◆ DATASET EXTRACT
## src/pio_pkg.sv

```systemverilog
// Constants, register map and carrier types for the port 3 / port 4 pin block.
// Assumes a 32-bit AXI4-Lite register bus with a 20-bit byte address.
package pio_pkg;

    // ==========================================================
    // Bus widths and responses
    localparam int          PIO_ADDR_W   = 20;
    localparam int          PIO_IDX_W    = 18;
    localparam logic [1:0]  PIO_RESP_OK  = 2'h0;
    localparam logic [1:0]  PIO_RESP_ERR = 2'h2;
    localparam logic [31:0] PIO_RD_ZERO  = 32'h0000_0000;

    // ==========================================================
    // Register indices; byte address is four times the index
    localparam logic [17:0] PIO_IDX_P4_DATA = 18'h0ffd7;
    localparam logic [17:0] PIO_IDX_P4_DIR  = 18'h0ffe7;
    localparam logic [17:0] PIO_IDX_P3_DATA = 18'h0ffd6;
    localparam logic [17:0] PIO_IDX_P3_DIR  = 18'h0ffe6;
    localparam logic [17:0] PIO_IDX_P3_PU   = 18'h0ffe0;
    localparam logic [17:0] PIO_IDX_P3_SEL  = 18'h0ffe1;

    // ==========================================================
    // Reset values and field layout
    localparam logic [7:0] PIO_P4_RESET    = 8'hf8;
    localparam logic [7:0] PIO_P3_RESET    = 8'h00;
    localparam logic [7:0] PIO_ALL_ONES    = 8'hff;
    localparam logic [7:0] PIO_P4_RW_MASK  = 8'h07;
    localparam int         PIO_P4_IN_BIT   = 3;
    localparam int         PIO_SEL_PWM     = 0;
    localparam int         PIO_SEL_CNTDIR  = 1;
    localparam int         PIO_SEL_RSTOUT  = 2;
    localparam int         PIO_SEL_EVHIGH  = 6;
    localparam int         PIO_SEL_EVLOW   = 7;

    // ==========================================================
    // Operating modes and pin carriers
    typedef enum logic [2:0] {
        PIO_MODE_ACTIVE,
        PIO_MODE_SUBACTIVE,
        PIO_MODE_SLEEP,
        PIO_MODE_SUBSLEEP,
        PIO_MODE_WATCH,
        PIO_MODE_STANDBY
    } pio_mode_t;

    typedef struct packed {
        logic [7:0] out;
        logic [7:0] oe;
        logic [7:0] pu;
    } pio_p3_drive_t;

    typedef struct packed {
        logic [2:0] out;
        logic [2:0] oe;
    } pio_p4_drive_t;

endpackage

```

## src/pio_port_regs.sv

```systemverilog
// Port 3 pin control and port 4 registers behind an AXI4-Lite slave.
// Assumes one clock, an active-low asynchronous reset, and pins that
// arrive asynchronously; the pad ring resolves pins from out/oe/pull-up.
//
// What this block does
// - Select bit hands pin to peripheral on pins 0, 1, 2, 6 and 7; bits 3 to 5 do nothing.
// - Input with pull-up bit enables pull-up.
// - Pull-up off whenever direction bit is one; pins 0 and 2 driven by peripheral keep it.
// - All port 3 pull-ups off after reset.
// - Pins float, hold or work per mode.
// - Standby pin with pull-up reads high.
// - Port 4 data register, read/write, H'F8.
// - Port 4 direction register, write-only, H'F8.
// - Port 4 read: outputs stored, inputs live.
// - Direction one is output, zero input.
// - Port 4 direction reads all ones.
`timescale 1ns/1ps

module pio_port_regs
    import pio_pkg::*;
(
    input  wire logic                  clk,
    input  wire logic                  rst_b,
    input  wire logic [PIO_ADDR_W-1:0] s_axi_awaddr,
    input  wire logic                  s_axi_awvalid,
    output logic                       s_axi_awready,
    input  wire logic [31:0]           s_axi_wdata,
    input  wire logic [3:0]            s_axi_wstrb,
    input  wire logic                  s_axi_wvalid,
    output logic                       s_axi_wready,
    output logic [1:0]                 s_axi_bresp,
    output logic                       s_axi_bvalid,
    input  wire logic                  s_axi_bready,
    input  wire logic [PIO_ADDR_W-1:0] s_axi_araddr,
    input  wire logic                  s_axi_arvalid,
    output logic                       s_axi_arready,
    output logic [31:0]                s_axi_rdata,
    output logic [1:0]                 s_axi_rresp,
    output logic                       s_axi_rvalid,
    input  wire logic                  s_axi_rready,
    input  wire pio_mode_t             power_mode,
    input  wire logic                  pwm_level,
    input  wire logic                  reset_out_level,
    input  wire logic [7:0]            p3_pin_in,
    input  wire logic [3:0]            p4_pin_in,
    output pio_p3_drive_t              p3_drive,
    output pio_p4_drive_t              p4_drive,
    output logic                       count_direction_input,
    output logic                       async_event_high_input,
    output logic                       async_event_low_input
);

    // ==========================================================
    // Address decode
    function automatic logic [1:0] pio_hit(input logic [PIO_ADDR_W-1:0] a);
        logic [PIO_IDX_W-1:0] idx;
        idx = a[PIO_ADDR_W-1:2];
        pio_hit = (idx == PIO_IDX_P4_DATA || idx == PIO_IDX_P4_DIR
                || idx == PIO_IDX_P3_DATA || idx == PIO_IDX_P3_DIR
                || idx == PIO_IDX_P3_PU   || idx == PIO_IDX_P3_SEL)
                ? PIO_RESP_OK : PIO_RESP_ERR;
    endfunction

    // ==========================================================
    // Pin synchronisers
    logic [7:0] p3_meta_reg;
    logic [7:0] p3_sync_reg;
    logic [3:0] p4_meta_reg;
    logic [3:0] p4_sync_reg;

    always_ff @(posedge clk or negedge rst_b)
    begin
        if (!rst_b)
        begin
            p3_meta_reg <= PIO_P3_RESET;
            p3_sync_reg <= PIO_P3_RESET;
            p4_meta_reg <= 4'h0;
            p4_sync_reg <= 4'h0;
        end
        else
        begin
            p3_meta_reg <= p3_pin_in;
            p3_sync_reg <= p3_meta_reg;
            p4_meta_reg <= p4_pin_in;
            p4_sync_reg <= p4_meta_reg;
        end
    end

    // ==========================================================
    // AXI4-Lite write path
    logic                  aw_full_reg;
    logic                  w_full_reg;
    logic [PIO_ADDR_W-1:0] aw_addr_reg;
    logic [31:0]           w_data_reg;
    logic                  w_lane0_reg;
    logic                  commit;
    logic [PIO_IDX_W-1:0]  wr_idx;

    assign commit = aw_full_reg && w_full_reg && !s_axi_bvalid;
    assign wr_idx = aw_addr_reg[PIO_ADDR_W-1:2];

    always_ff @(posedge clk or negedge rst_b)
    begin
        if (!rst_b)
        begin
            aw_full_reg   <= 1'b0;
            w_full_reg    <= 1'b0;
            aw_addr_reg   <= '0;
            w_data_reg    <= 32'h0000_0000;
            w_lane0_reg   <= 1'b0;
            s_axi_awready <= 1'b1;
            s_axi_wready  <= 1'b1;
            s_axi_bvalid  <= 1'b0;
            s_axi_bresp   <= PIO_RESP_OK;
        end
        else
        begin
            if (s_axi_awvalid && s_axi_awready)
            begin
                aw_full_reg   <= 1'b1;
                aw_addr_reg   <= s_axi_awaddr;
                s_axi_awready <= 1'b0;
            end
            if (s_axi_wvalid && s_axi_wready)
            begin
                w_full_reg   <= 1'b1;
                w_data_reg   <= s_axi_wdata;
                w_lane0_reg  <= s_axi_wstrb[0];
                s_axi_wready <= 1'b0;
            end
            if (commit)
            begin
                aw_full_reg  <= 1'b0;
                w_full_reg   <= 1'b0;
                s_axi_bvalid <= 1'b1;
                s_axi_bresp  <= pio_hit(aw_addr_reg);
            end
            if (s_axi_bvalid && s_axi_bready)
            begin
                s_axi_bvalid  <= 1'b0;
                s_axi_awready <= 1'b1;
                s_axi_wready  <= 1'b1;
            end
        end
    end

    // ==========================================================
    // Registers and their next values
    logic [7:0] p4_data_reg, p4_data_next;
    logic [7:0] p4_dir_reg, p4_dir_next;
    logic [7:0] p3_data_reg, p3_data_next;
    logic [7:0] p3_dir_reg, p3_dir_next;
    logic [7:0] p3_pu_reg, p3_pu_next;
    logic [7:0] p3_sel_reg, p3_sel_next;
    logic       wr_ok;

    // Only the low byte lane holds register bits; other lanes are ignored.
    assign wr_ok = commit && w_lane0_reg;

    always_comb
    begin
        p4_data_next = p4_data_reg;
        p4_dir_next  = p4_dir_reg;
        p3_data_next = p3_data_reg;
        p3_dir_next  = p3_dir_reg;
        p3_pu_next   = p3_pu_reg;
        p3_sel_next  = p3_sel_reg;
        if (wr_ok)
        begin
            case (wr_idx)
                PIO_IDX_P4_DATA: p4_data_next = (p4_data_reg & ~PIO_P4_RW_MASK)
                                              | (w_data_reg[7:0] & PIO_P4_RW_MASK);
                PIO_IDX_P4_DIR:  p4_dir_next  = (p4_dir_reg & ~PIO_P4_RW_MASK)
                                              | (w_data_reg[7:0] & PIO_P4_RW_MASK);
                PIO_IDX_P3_DATA: p3_data_next = w_data_reg[7:0];
                PIO_IDX_P3_DIR:  p3_dir_next  = w_data_reg[7:0];
                PIO_IDX_P3_PU:   p3_pu_next   = w_data_reg[7:0];
                PIO_IDX_P3_SEL:  p3_sel_next  = w_data_reg[7:0];
                default:         p3_sel_next  = p3_sel_reg;
            endcase
        end
    end

    always_ff @(posedge clk or negedge rst_b)
    begin
        if (!rst_b)
        begin
            p4_data_reg <= PIO_P4_RESET;
            p4_dir_reg  <= PIO_P4_RESET;
            p3_data_reg <= PIO_P3_RESET;
            p3_dir_reg  <= PIO_P3_RESET;
            p3_pu_reg   <= PIO_P3_RESET;
            p3_sel_reg  <= PIO_P3_RESET;
        end
        else
        begin
            p4_data_reg <= p4_data_next;
            p4_dir_reg  <= p4_dir_next;
            p3_data_reg <= p3_data_next;
            p3_dir_reg  <= p3_dir_next;
            p3_pu_reg   <= p3_pu_next;
            p3_sel_reg  <= p3_sel_next;
        end
    end

    // ==========================================================
    // AXI4-Lite read path
    logic [7:0]           rd_byte;
    logic [PIO_IDX_W-1:0] rd_idx;

    assign rd_idx = s_axi_araddr[PIO_ADDR_W-1:2];

    always_comb
    begin
        case (rd_idx)
            PIO_IDX_P4_DATA: rd_byte = {p4_data_reg[7:PIO_P4_IN_BIT+1],
                                        p4_sync_reg[PIO_P4_IN_BIT],
                                        (p4_data_reg[2:0] & p4_dir_reg[2:0])
                                        | (p4_sync_reg[2:0] & ~p4_dir_reg[2:0])};
            PIO_IDX_P4_DIR:  rd_byte = PIO_ALL_ONES;
            PIO_IDX_P3_DATA: rd_byte = (p3_data_reg & p3_dir_reg)
                                     | (p3_sync_reg & ~p3_dir_reg);
            PIO_IDX_P3_DIR:  rd_byte = p3_dir_reg;
            PIO_IDX_P3_PU:   rd_byte = p3_pu_reg;
            PIO_IDX_P3_SEL:  rd_byte = p3_sel_reg;
            default:         rd_byte = PIO_P3_RESET;
        endcase
    end

    always_ff @(posedge clk or negedge rst_b)
    begin
        if (!rst_b)
        begin
            s_axi_arready <= 1'b1;
            s_axi_rvalid  <= 1'b0;
            s_axi_rdata   <= PIO_RD_ZERO;
            s_axi_rresp   <= PIO_RESP_OK;
        end
        else if (s_axi_arvalid && s_axi_arready)
        begin
            s_axi_arready <= 1'b0;
            s_axi_rvalid  <= 1'b1;
            s_axi_rdata   <= {24'h000000, rd_byte};
            s_axi_rresp   <= pio_hit(s_axi_araddr);
        end
        else if (s_axi_rvalid && s_axi_rready)
        begin
            s_axi_rvalid  <= 1'b0;
            s_axi_arready <= 1'b1;
        end
    end

    // ==========================================================
    // Pin drive
    // Drive is computed from the next register values so that a new select
    // or direction reaches the pin at the very edge that stores it, while
    // the pins still come straight from flip-flops.
    pio_p3_drive_t p3_next;
    pio_p4_drive_t p4_next;

    always_comb
    begin
        p3_next.out = p3_data_next;
        p3_next.oe  = p3_dir_next;
        p3_next.oe[PIO_SEL_CNTDIR] = p3_dir_next[PIO_SEL_CNTDIR]
                                   && !p3_sel_next[PIO_SEL_CNTDIR];
        p3_next.oe[PIO_SEL_EVHIGH] = p3_dir_next[PIO_SEL_EVHIGH]
                                   && !p3_sel_next[PIO_SEL_EVHIGH];
        p3_next.oe[PIO_SEL_EVLOW]  = p3_dir_next[PIO_SEL_EVLOW]
                                   && !p3_sel_next[PIO_SEL_EVLOW];
        if (p3_sel_next[PIO_SEL_PWM])
        begin
            p3_next.oe[PIO_SEL_PWM]  = 1'b1;
            p3_next.out[PIO_SEL_PWM] = pwm_level;
        end
        if (p3_sel_next[PIO_SEL_RSTOUT])
        begin
            p3_next.oe[PIO_SEL_RSTOUT]  = 1'b1;
            p3_next.out[PIO_SEL_RSTOUT] = reset_out_level;
        end
        p3_next.pu  = p3_pu_next & ~p3_dir_next;
        p4_next.out = p4_data_next[2:0];
        p4_next.oe  = p4_dir_next[2:0];
    end

    always_ff @(posedge clk or negedge rst_b)
    begin
        if (!rst_b)
        begin
            p3_drive <= '0;
            p4_drive <= '0;
        end
        else
        begin
            case (power_mode)
                PIO_MODE_ACTIVE, PIO_MODE_SUBACTIVE:
                begin
                    p3_drive <= p3_next;
                    p4_drive <= p4_next;
                end
                PIO_MODE_STANDBY:
                begin
                    p3_drive.out <= '0;
                    p3_drive.oe  <= '0;
                    p3_drive.pu  <= p3_next.pu;
                    p4_drive     <= '0;
                end
                // Sleep, subsleep and watch keep the last drive.
                default:
                begin
                    p3_drive <= p3_drive;
                    p4_drive <= p4_drive;
                end
            endcase
        end
    end

    // ==========================================================
    // Peripheral inputs taken from port 3
    always_ff @(posedge clk or negedge rst_b)
    begin
        if (!rst_b)
        begin
            count_direction_input  <= 1'b0;
            async_event_high_input <= 1'b0;
            async_event_low_input  <= 1'b0;
        end
        else
        begin
            count_direction_input  <= p3_sel_reg[PIO_SEL_CNTDIR]
                                   && p3_sync_reg[PIO_SEL_CNTDIR];
            async_event_high_input <= p3_sel_reg[PIO_SEL_EVHIGH]
                                   && p3_sync_reg[PIO_SEL_EVHIGH];
            async_event_low_input  <= p3_sel_reg[PIO_SEL_EVLOW]
                                   && p3_sync_reg[PIO_SEL_EVLOW];
        end
    end

endmodule // pio_port_regs

```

◆ WHAT TO DO
Which lines above include the word "Assumes"? Return each one.

◆ WRITTEN RESPONSE
// Assumes a 32-bit AXI4-Lite register bus with a 20-bit byte address.
// Assumes one clock, an active-low asynchronous reset, and pins that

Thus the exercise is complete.